___ INFORMATION SHOWN ___

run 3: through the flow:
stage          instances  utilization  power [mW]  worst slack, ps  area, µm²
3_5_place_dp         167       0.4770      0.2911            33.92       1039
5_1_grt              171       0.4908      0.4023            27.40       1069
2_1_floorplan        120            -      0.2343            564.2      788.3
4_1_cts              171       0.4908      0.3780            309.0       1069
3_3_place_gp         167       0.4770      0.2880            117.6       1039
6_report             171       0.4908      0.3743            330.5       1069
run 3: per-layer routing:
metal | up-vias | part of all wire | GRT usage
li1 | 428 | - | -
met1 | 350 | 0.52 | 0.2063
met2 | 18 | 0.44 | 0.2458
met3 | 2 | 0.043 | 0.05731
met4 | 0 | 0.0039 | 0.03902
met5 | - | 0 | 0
--- src/rtl/bcd_pkg.sv ---
// Shared definitions for the BCD countdown timer.
//   BCD_W / BCD_MAX : width of one BCD digit and its largest legal value
//   bcd_t           : one packed BCD digit
//   tmr_state_t     : timer FSM states (IDLE, RUN, HOLD)
//   is_bcd()        : 1 when a nibble is a legal BCD digit (0..9)
package bcd_pkg;

  localparam int         BCD_W   = 4;
  localparam logic [3:0] BCD_MAX = 4'd9;

  typedef logic [BCD_W-1:0] bcd_t;

  typedef enum logic [1:0] {
    IDLE = 2'd0,
    RUN  = 2'd1,
    HOLD = 2'd2
  } tmr_state_t;

  function automatic logic is_bcd(bcd_t d);
    return (d <= BCD_MAX);
  endfunction

endpackage
<file path="config.mk">
export PLATFORM = sky130hd
export DESIGN_NAME = vram_arbiter
export DESIGN_NICKNAME = d
export VERILOG_FILES = /design/src/rtl/vram_arbiter.sv
export SDC_FILE = /design/constraint.sdc
export NUM_CORES = 1
export LEC_CHECK = 0
export BUFFER_PORTS_ARGS = -buffer_cell sky130_fd_sc_hd__buf_2
export CORE_ASPECT_RATIO = 0.75
export CORE_MARGIN = 10
export CORE_UTILIZATION = 40
export CTS_CLUSTER_DIAMETER = 50
export DETAILED_ROUTE_END_ITERATION = 10
export PLACE_DENSITY = 0.78
export SLEW_MARGIN = 20
export SYNTH_ARGS = -nofsm -noshare
export SYNTH_HDL_FRONTEND = slang
export SYNTH_SLANG_ARGS = --single-unit
</file>
<file path="constraint.sdc">
create_clock -name clk_i -period 3.9 [get_ports clk_i]
set_input_delay 0.195 -clock clk_i [delete_from_list [all_inputs] [get_ports clk_i]]
set_output_delay 0.195 -clock clk_i [all_outputs]
set_load 0.01 [all_outputs]
</file>
<file path="src/rtl/vram_arbiter.sv">
// Shares one single-port synchronous video RAM between the scanout reader and the 68k CPU.
// Video reads always win the slot; CPU words are issued as big-endian byte cycles in free slots.
module vram_arbiter #(
    parameter int AW = 15,
    parameter int DW = 8
) (
    input  logic              clk_i,
    input  logic              reset_i,
    input  logic              vid_rd_i,
    input  logic [AW-1:0]     vid_addr_i,
    output logic [DW-1:0]     vid_dout_o,
    output logic              vid_valid_o,
    input  logic              cpu_req_i,
    input  logic              cpu_we_i,
    input  logic [AW-2:0]     cpu_addr_i,
    input  logic              cpu_uds_i,
    input  logic              cpu_lds_i,
    input  logic [2*DW-1:0]   cpu_din_i,
    output logic [2*DW-1:0]   cpu_dout_o,
    output logic              cpu_ack_o,
    output logic [AW-1:0]     ram_addr_o,
    output logic              ram_we_o,
    output logic [DW-1:0]     ram_din_o,
    input  logic [DW-1:0]     ram_dout_i
);

    typedef enum logic [2:0] {
        S_IDLE,
        S_HI,
        S_LO,
        S_FIN,
        S_DONE
    } state_t;

    state_t          state_q, state_d;
    logic            ack_q, ack_d;
    logic            cap_hi_q, cap_hi_d;
    logic            cap_lo_q, cap_lo_d;
    logic [2*DW-1:0] cpu_dout_q, cpu_dout_d;

    logic            vid_pend_q;
    logic            vid_valid_q;
    logic [DW-1:0]   vid_dout_q;

    // Slot owner mux: video first, then the CPU byte phase, otherwise an idle slot.
    always_comb begin
        ram_addr_o = '0;
        ram_we_o   = 1'b0;
        ram_din_o  = '0;
        if (!reset_i) begin
            if (vid_rd_i) begin
                ram_addr_o = vid_addr_i;
            end else if (state_q == S_HI) begin
                ram_addr_o = {cpu_addr_i, 1'b0};
                ram_we_o   = cpu_we_i;
                ram_din_o  = cpu_din_i[2*DW-1:DW];
            end else if (state_q == S_LO) begin
                ram_addr_o = {cpu_addr_i, 1'b1};
                ram_we_o   = cpu_we_i;
                ram_din_o  = cpu_din_i[DW-1:0];
            end
        end
    end

    always_comb begin
        state_d    = state_q;
        ack_d      = ack_q;
        cap_hi_d   = 1'b0;
        cap_lo_d   = 1'b0;
        cpu_dout_d = cpu_dout_q;

        if (cap_hi_q) begin
            cpu_dout_d[2*DW-1:DW] = ram_dout_i;
        end
        if (cap_lo_q) begin
            cpu_dout_d[DW-1:0] = ram_dout_i;
        end

        case (state_q)
            S_IDLE: begin
                ack_d = 1'b0;
                if (cpu_req_i) begin
                    cpu_dout_d = '0;
                    if (cpu_uds_i) begin
                        state_d = S_HI;
                    end else if (cpu_lds_i) begin
                        state_d = S_LO;
                    end else begin
                        state_d = S_DONE;
                        ack_d   = 1'b1;
                    end
                end
            end
            // An aborted request still finishes the byte in flight but skips the low byte.
            S_HI: begin
                if (!vid_rd_i) begin
                    cap_hi_d = !cpu_we_i;
                    state_d  = (cpu_lds_i && cpu_req_i) ? S_LO : S_FIN;
                end
            end
            S_LO: begin
                if (!vid_rd_i) begin
                    cap_lo_d = !cpu_we_i;
                    state_d  = S_FIN;
                end
            end
            S_FIN: begin
                state_d = S_DONE;
                ack_d   = cpu_req_i;
            end
            S_DONE: begin
                if (!cpu_req_i) begin
                    state_d = S_IDLE;
                    ack_d   = 1'b0;
                end
            end
            default: begin
                state_d = S_IDLE;
                ack_d   = 1'b0;
            end
        endcase
    end

    always_ff @(posedge clk_i or posedge reset_i) begin
        if (reset_i) begin
            state_q    <= S_IDLE;
            ack_q      <= 1'b0;
            cap_hi_q   <= 1'b0;
            cap_lo_q   <= 1'b0;
            cpu_dout_q <= '0;
        end else begin
            state_q    <= state_d;
            ack_q      <= ack_d;
            cap_hi_q   <= cap_hi_d;
            cap_lo_q   <= cap_lo_d;
            cpu_dout_q <= cpu_dout_d;
        end
    end

    // Two-stage video pipe: address cycle, RAM output cycle, then registered data.
    always_ff @(posedge clk_i or posedge reset_i) begin
        if (reset_i) begin
            vid_pend_q  <= 1'b0;
            vid_valid_q <= 1'b0;
            vid_dout_q  <= '0;
        end else begin
            vid_pend_q  <= vid_rd_i;
            vid_valid_q <= vid_pend_q;
            if (vid_pend_q) begin
                vid_dout_q <= ram_dout_i;
            end
        end
    end

    assign vid_dout_o  = vid_dout_q;
    assign vid_valid_o = vid_valid_q;
    assign cpu_dout_o  = cpu_dout_q;
    assign cpu_ack_o   = ack_q;

endmodule

</file>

___

WORK REQUIRED:
Go through the listing above and write out exactly the lines starting with the one holding "li1 | 428 |" and running through the one holding "met4 | 0 | 0.0039 | 0.03902", ends included, and no others.

EXERCISE SOLUTION:
li1 | 428 | - | -
met1 | 350 | 0.52 | 0.2063
met2 | 18 | 0.44 | 0.2458
met3 | 2 | 0.043 | 0.05731
met4 | 0 | 0.0039 | 0.03902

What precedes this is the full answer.